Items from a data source
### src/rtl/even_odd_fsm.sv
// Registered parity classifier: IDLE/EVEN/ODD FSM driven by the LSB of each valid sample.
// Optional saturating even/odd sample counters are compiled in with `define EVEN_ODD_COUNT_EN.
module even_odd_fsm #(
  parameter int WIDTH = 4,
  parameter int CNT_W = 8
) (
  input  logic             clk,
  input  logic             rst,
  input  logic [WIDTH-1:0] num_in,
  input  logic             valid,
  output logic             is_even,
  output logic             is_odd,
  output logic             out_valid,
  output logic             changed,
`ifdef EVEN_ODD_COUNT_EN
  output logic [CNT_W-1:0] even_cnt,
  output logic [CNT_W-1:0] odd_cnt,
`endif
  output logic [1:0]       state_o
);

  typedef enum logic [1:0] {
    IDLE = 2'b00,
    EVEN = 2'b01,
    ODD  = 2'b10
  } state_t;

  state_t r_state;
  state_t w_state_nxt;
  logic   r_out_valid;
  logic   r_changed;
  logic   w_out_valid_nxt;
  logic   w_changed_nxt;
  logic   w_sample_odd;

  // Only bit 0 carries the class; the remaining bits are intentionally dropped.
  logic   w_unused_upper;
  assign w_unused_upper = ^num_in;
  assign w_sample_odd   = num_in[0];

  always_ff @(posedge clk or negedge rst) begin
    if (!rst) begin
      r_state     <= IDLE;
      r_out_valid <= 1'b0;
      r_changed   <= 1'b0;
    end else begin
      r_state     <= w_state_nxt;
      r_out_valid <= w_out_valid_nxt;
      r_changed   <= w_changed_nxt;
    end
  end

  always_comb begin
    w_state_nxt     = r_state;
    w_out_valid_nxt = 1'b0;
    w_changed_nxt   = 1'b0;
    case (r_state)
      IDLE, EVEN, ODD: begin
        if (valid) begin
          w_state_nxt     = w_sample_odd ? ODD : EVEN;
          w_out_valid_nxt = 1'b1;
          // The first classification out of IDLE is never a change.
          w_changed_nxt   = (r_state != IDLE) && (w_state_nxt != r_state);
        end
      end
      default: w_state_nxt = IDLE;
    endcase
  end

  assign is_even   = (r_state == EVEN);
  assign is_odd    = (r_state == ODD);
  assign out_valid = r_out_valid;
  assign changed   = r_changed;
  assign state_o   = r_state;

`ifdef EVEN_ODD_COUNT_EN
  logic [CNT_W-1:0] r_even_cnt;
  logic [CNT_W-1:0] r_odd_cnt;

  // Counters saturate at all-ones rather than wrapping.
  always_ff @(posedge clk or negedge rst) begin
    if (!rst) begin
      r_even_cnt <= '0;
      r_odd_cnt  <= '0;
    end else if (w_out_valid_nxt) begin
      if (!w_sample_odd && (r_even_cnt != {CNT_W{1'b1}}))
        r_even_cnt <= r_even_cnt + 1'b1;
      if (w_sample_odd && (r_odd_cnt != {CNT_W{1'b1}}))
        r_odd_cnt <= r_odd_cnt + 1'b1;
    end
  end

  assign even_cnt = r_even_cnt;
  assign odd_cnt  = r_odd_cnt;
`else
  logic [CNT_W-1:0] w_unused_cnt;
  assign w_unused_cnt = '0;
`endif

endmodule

---

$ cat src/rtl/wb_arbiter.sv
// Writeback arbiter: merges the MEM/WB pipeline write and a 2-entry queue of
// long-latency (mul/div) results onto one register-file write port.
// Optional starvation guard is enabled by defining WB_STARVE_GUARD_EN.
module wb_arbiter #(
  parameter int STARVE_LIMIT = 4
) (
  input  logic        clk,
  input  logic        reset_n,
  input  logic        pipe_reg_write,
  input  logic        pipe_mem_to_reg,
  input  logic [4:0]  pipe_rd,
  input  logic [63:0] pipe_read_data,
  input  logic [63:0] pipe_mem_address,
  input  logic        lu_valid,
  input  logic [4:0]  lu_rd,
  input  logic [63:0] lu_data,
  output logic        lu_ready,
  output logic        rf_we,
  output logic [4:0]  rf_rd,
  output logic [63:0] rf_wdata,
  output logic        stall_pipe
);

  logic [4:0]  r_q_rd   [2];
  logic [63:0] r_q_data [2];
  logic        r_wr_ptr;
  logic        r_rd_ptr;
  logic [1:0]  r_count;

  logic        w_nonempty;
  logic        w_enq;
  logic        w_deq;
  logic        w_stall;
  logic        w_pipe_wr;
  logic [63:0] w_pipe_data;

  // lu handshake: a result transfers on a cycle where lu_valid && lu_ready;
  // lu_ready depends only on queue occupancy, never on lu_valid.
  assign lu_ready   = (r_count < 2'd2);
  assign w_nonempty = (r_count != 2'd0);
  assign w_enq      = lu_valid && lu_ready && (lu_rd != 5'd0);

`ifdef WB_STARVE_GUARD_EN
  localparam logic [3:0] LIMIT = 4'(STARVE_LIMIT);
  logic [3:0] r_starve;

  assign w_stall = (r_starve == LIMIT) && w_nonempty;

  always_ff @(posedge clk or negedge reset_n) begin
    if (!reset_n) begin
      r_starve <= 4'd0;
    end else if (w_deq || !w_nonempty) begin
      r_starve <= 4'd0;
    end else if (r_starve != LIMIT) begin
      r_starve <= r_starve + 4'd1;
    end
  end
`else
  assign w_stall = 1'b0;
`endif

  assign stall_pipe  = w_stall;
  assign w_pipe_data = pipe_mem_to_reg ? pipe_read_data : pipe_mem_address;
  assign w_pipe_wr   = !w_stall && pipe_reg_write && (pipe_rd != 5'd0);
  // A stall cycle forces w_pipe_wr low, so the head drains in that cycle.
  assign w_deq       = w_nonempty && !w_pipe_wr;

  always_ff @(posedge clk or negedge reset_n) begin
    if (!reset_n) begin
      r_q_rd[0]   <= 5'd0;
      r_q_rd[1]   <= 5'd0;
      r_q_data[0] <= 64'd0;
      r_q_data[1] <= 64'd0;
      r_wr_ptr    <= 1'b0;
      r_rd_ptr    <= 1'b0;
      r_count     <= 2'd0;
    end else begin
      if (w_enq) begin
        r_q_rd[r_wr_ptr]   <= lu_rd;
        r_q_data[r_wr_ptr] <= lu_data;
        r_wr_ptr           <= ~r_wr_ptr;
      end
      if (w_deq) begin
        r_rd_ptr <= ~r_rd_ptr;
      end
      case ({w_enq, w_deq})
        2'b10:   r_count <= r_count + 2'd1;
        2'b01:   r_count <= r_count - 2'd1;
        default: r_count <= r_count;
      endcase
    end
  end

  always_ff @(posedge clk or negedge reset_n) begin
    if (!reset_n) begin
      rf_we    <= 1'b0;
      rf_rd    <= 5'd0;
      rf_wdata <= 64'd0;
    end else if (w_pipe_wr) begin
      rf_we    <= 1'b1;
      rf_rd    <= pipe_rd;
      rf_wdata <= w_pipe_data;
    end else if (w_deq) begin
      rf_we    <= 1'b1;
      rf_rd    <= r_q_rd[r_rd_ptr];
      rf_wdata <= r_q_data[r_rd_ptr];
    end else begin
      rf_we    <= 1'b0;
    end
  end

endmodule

The task - Restate word for word the entries above, starting at the line with "### src/rtl/even_odd_fsm.sv" and ending at the line with "never a change.", inclusive, and no others.

Written response -
### src/rtl/even_odd_fsm.sv
// Registered parity classifier: IDLE/EVEN/ODD FSM driven by the LSB of each valid sample.
// Optional saturating even/odd sample counters are compiled in with `define EVEN_ODD_COUNT_EN.
module even_odd_fsm #(
  parameter int WIDTH = 4,
  parameter int CNT_W = 8
) (
  input  logic             clk,
  input  logic             rst,
  input  logic [WIDTH-1:0] num_in,
  input  logic             valid,
  output logic             is_even,
  output logic             is_odd,
  output logic             out_valid,
  output logic             changed,
`ifdef EVEN_ODD_COUNT_EN
  output logic [CNT_W-1:0] even_cnt,
  output logic [CNT_W-1:0] odd_cnt,
`endif
  output logic [1:0]       state_o
);

  typedef enum logic [1:0] {
    IDLE = 2'b00,
    EVEN = 2'b01,
    ODD  = 2'b10
  } state_t;

  state_t r_state;
  state_t w_state_nxt;
  logic   r_out_valid;
  logic   r_changed;
  logic   w_out_valid_nxt;
  logic   w_changed_nxt;
  logic   w_sample_odd;

  // Only bit 0 carries the class; the remaining bits are intentionally dropped.
  logic   w_unused_upper;
  assign w_unused_upper = ^num_in;
  assign w_sample_odd   = num_in[0];

  always_ff @(posedge clk or negedge rst) begin
    if (!rst) begin
      r_state     <= IDLE;
      r_out_valid <= 1'b0;
      r_changed   <= 1'b0;
    end else begin
      r_state     <= w_state_nxt;
      r_out_valid <= w_out_valid_nxt;
      r_changed   <= w_changed_nxt;
    end
  end

  always_comb begin
    w_state_nxt     = r_state;
    w_out_valid_nxt = 1'b0;
    w_changed_nxt   = 1'b0;
    case (r_state)
      IDLE, EVEN, ODD: begin
        if (valid) begin
          w_state_nxt     = w_sample_odd ? ODD : EVEN;
          w_out_valid_nxt = 1'b1;
          // The first classification out of IDLE is never a change.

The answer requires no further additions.